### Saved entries
++++++++++++++++++++

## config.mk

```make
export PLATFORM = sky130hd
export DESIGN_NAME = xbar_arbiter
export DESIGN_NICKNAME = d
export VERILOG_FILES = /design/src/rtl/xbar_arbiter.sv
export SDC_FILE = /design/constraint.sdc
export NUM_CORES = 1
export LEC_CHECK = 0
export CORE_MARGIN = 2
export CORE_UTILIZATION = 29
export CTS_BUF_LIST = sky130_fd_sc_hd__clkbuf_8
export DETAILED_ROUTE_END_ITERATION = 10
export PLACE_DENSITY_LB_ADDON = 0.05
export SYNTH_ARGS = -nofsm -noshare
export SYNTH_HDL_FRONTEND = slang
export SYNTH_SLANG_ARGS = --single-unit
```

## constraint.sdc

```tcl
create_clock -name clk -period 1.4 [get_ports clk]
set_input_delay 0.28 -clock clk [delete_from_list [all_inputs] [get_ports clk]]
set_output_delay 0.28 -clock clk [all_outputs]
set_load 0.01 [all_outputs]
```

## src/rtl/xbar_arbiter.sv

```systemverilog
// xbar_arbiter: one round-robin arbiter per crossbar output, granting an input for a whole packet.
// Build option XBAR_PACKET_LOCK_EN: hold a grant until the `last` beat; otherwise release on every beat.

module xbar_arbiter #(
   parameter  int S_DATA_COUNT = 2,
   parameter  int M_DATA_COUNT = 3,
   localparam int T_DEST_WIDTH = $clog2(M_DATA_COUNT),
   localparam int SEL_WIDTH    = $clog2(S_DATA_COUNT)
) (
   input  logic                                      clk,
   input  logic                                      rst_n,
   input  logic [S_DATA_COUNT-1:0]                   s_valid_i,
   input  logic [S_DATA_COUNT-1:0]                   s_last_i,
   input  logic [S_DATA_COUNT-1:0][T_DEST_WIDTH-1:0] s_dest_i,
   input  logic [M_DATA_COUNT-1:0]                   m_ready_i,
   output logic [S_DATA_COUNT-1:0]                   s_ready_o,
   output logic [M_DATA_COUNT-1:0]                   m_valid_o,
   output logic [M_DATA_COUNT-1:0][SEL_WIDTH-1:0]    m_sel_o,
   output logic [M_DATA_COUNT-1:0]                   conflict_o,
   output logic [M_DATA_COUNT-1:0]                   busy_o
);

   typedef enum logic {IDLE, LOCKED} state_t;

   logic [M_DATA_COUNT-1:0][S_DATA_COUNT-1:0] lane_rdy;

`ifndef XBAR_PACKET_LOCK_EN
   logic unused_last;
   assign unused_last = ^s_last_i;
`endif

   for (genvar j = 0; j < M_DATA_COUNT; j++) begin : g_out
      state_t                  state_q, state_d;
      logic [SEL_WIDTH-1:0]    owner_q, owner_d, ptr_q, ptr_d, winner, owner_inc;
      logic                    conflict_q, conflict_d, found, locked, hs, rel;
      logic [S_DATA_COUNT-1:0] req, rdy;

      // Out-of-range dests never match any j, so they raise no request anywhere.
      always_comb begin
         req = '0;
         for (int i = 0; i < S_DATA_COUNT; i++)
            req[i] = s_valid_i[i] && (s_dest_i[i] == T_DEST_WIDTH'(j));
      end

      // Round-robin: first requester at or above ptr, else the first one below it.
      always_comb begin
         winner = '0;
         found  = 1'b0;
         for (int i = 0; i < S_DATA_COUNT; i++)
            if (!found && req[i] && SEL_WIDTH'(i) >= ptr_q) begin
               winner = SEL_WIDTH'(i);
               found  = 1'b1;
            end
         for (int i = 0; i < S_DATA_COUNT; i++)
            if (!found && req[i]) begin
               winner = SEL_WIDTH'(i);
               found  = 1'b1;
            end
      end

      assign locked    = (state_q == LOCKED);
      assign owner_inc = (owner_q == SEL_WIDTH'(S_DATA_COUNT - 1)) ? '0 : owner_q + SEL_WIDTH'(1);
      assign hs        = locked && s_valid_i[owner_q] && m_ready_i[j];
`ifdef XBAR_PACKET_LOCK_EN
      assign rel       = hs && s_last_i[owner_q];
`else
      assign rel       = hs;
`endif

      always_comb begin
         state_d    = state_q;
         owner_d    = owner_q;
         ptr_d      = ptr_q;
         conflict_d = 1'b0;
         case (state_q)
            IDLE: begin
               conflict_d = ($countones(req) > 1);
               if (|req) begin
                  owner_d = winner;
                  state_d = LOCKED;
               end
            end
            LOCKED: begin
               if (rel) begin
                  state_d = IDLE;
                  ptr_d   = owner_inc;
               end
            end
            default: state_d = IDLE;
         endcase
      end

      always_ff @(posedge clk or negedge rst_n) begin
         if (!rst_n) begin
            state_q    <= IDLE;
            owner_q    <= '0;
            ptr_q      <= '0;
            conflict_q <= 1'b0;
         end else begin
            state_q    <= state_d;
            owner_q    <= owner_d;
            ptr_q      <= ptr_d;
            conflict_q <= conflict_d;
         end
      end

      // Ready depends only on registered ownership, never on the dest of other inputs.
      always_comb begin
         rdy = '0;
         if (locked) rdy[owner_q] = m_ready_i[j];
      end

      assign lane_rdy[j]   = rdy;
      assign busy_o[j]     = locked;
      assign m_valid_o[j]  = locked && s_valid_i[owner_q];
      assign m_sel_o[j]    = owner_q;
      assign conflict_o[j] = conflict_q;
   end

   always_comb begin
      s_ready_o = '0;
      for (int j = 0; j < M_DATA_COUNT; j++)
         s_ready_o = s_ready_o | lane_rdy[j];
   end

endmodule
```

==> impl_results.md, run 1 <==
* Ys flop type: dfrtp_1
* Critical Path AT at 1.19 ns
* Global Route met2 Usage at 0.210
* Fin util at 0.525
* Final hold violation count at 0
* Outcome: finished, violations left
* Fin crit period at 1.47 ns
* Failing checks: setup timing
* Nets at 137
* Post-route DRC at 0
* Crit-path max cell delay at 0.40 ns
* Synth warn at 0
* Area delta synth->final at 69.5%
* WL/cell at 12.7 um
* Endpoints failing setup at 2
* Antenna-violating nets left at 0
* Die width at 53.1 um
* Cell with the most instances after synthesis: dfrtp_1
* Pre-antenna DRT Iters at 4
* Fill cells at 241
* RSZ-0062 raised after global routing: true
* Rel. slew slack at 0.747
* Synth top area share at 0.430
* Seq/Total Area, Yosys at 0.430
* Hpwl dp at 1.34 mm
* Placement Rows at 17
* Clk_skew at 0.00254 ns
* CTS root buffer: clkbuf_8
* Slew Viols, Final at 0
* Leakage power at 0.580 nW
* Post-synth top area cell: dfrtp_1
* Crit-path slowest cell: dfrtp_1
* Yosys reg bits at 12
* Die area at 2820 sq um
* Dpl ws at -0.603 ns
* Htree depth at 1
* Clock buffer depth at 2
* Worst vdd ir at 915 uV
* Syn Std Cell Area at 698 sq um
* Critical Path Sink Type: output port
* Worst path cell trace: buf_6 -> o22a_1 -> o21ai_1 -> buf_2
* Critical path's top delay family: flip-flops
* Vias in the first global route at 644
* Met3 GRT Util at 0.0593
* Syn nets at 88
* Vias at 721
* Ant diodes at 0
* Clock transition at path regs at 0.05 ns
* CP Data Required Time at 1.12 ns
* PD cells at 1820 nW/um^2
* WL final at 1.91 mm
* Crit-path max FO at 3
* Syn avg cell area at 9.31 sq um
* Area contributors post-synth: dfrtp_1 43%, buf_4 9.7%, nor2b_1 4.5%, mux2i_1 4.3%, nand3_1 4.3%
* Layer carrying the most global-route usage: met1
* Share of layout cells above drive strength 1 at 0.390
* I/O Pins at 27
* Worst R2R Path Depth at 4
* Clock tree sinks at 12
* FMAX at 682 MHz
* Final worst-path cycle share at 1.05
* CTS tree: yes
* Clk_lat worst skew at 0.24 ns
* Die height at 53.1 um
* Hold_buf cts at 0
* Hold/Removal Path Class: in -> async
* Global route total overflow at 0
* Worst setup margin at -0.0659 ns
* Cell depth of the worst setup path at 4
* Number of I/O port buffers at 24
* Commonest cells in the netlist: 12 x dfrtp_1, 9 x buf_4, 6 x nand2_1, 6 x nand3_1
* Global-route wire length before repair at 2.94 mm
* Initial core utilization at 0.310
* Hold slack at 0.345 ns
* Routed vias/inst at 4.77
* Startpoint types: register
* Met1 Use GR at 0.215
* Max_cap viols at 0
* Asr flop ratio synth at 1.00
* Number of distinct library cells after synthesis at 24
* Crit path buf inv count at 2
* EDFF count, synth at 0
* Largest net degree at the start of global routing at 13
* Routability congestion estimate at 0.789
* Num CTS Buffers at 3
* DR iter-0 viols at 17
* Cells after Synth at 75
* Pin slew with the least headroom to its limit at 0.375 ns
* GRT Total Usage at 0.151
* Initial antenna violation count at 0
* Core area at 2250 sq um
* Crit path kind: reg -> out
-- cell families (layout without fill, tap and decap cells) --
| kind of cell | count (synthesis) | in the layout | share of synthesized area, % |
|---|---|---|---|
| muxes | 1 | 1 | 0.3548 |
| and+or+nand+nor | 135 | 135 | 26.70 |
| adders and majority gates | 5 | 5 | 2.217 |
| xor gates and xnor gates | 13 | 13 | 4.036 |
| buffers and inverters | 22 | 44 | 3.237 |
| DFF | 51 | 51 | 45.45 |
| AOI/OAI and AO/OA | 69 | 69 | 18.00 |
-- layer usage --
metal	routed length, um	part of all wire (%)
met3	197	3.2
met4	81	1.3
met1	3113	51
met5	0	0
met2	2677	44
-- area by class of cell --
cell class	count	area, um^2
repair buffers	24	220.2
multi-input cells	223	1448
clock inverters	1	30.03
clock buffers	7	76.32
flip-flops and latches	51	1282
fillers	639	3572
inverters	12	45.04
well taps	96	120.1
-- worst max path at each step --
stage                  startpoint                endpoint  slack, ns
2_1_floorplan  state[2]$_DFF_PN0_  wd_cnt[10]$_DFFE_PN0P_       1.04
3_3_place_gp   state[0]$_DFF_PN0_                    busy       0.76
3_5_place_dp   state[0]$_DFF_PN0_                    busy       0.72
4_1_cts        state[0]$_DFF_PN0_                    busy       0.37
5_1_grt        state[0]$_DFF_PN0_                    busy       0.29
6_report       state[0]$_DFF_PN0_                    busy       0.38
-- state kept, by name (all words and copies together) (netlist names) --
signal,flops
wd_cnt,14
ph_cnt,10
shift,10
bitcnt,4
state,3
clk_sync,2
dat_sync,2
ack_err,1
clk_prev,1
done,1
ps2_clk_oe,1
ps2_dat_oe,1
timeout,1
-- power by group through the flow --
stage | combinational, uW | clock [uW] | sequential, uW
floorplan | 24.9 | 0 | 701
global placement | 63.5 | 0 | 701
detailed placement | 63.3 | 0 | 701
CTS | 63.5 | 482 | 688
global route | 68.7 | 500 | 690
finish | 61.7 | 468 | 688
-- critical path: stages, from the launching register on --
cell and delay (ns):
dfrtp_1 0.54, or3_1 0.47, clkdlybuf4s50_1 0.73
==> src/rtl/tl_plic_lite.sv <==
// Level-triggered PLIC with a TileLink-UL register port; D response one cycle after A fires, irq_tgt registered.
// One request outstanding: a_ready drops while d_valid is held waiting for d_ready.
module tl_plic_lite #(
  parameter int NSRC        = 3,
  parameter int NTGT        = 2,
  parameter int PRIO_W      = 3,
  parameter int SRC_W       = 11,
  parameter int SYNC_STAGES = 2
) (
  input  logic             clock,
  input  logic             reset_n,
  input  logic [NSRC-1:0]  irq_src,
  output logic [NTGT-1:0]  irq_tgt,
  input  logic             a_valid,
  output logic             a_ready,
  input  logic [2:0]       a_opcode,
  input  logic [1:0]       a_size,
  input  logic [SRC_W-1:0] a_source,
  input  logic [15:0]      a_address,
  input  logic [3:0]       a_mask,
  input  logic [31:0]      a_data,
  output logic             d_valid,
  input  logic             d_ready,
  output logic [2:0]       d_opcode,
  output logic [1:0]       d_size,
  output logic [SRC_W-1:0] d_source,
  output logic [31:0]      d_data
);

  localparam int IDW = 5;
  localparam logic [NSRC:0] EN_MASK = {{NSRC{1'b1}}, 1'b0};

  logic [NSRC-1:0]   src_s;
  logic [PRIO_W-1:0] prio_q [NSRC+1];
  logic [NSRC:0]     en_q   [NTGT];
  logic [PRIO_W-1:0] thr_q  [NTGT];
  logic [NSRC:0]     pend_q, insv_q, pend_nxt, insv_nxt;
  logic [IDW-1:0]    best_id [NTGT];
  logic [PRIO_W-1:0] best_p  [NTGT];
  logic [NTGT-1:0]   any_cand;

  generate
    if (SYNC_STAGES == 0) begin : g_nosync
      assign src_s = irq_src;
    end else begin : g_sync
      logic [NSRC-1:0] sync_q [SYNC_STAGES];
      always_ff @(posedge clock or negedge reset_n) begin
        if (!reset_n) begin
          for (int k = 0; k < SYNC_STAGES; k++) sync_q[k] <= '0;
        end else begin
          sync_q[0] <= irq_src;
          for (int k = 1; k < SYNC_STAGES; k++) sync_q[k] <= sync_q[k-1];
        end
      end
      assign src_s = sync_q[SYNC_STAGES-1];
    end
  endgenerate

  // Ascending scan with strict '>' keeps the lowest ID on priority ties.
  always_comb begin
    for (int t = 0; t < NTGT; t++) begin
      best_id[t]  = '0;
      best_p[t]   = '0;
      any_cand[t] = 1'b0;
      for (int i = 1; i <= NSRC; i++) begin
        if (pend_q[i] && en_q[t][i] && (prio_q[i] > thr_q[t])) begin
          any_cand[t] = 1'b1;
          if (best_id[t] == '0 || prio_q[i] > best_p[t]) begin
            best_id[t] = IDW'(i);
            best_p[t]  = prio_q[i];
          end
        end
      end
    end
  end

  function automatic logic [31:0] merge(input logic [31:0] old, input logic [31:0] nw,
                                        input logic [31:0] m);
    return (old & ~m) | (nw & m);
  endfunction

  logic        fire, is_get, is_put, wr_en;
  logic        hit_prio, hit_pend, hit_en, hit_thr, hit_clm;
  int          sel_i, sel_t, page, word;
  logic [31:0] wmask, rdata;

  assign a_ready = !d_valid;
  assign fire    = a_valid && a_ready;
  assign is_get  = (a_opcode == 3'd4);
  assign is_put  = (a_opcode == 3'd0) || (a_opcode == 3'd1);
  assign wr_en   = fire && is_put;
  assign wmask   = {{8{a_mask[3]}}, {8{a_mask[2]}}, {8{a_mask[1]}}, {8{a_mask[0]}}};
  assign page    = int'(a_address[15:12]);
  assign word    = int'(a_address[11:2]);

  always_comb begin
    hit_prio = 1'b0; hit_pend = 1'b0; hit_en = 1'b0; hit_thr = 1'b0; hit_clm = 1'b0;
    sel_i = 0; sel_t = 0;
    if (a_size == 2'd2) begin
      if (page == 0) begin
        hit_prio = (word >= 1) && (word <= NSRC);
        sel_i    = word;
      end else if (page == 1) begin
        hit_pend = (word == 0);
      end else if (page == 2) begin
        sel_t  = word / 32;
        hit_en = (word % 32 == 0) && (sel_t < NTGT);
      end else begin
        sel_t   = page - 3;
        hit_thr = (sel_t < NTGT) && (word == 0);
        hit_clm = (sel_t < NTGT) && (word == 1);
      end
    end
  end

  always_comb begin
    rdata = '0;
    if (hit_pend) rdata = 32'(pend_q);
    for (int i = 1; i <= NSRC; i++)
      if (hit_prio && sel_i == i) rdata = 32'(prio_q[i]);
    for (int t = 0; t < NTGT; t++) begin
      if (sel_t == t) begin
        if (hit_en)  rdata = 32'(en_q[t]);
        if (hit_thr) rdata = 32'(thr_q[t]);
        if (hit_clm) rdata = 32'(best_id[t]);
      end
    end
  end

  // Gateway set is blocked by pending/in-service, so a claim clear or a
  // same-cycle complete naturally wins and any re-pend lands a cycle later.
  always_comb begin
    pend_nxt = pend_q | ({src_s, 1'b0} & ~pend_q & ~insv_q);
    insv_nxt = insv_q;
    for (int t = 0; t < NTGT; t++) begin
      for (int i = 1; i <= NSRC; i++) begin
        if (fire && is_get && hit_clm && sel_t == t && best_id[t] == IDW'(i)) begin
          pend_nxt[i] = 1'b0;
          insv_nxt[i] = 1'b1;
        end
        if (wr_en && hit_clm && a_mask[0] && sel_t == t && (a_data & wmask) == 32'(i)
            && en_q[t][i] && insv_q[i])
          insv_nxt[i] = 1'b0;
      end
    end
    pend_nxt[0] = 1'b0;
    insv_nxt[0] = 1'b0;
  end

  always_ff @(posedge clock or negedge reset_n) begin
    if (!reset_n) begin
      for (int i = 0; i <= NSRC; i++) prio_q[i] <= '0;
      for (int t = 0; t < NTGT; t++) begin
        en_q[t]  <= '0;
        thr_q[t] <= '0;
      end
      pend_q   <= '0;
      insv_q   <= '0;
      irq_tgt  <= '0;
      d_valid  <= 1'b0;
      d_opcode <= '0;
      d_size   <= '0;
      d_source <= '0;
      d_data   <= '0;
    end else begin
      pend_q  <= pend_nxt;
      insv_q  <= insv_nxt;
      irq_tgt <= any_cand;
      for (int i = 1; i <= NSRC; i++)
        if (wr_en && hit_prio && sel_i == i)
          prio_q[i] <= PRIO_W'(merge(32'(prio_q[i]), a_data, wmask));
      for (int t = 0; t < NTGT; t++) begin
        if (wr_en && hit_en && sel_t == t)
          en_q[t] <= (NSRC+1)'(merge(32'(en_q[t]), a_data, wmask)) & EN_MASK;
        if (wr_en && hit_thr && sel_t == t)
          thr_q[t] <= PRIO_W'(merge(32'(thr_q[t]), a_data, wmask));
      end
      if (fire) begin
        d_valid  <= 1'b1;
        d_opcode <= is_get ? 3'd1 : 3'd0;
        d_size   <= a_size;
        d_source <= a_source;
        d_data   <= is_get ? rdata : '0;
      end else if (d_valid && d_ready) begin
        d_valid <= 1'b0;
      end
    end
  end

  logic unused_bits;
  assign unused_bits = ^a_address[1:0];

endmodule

++++++++++++++++++++

### PROBLEM STATEMENT
Of the entries above, repeat exactly the lines between the line with "-- critical path: stages, from" and the line with "cell and delay", inclusive, and no others.

### RESPONSE
-- critical path: stages, from the launching register on --
cell and delay (ns):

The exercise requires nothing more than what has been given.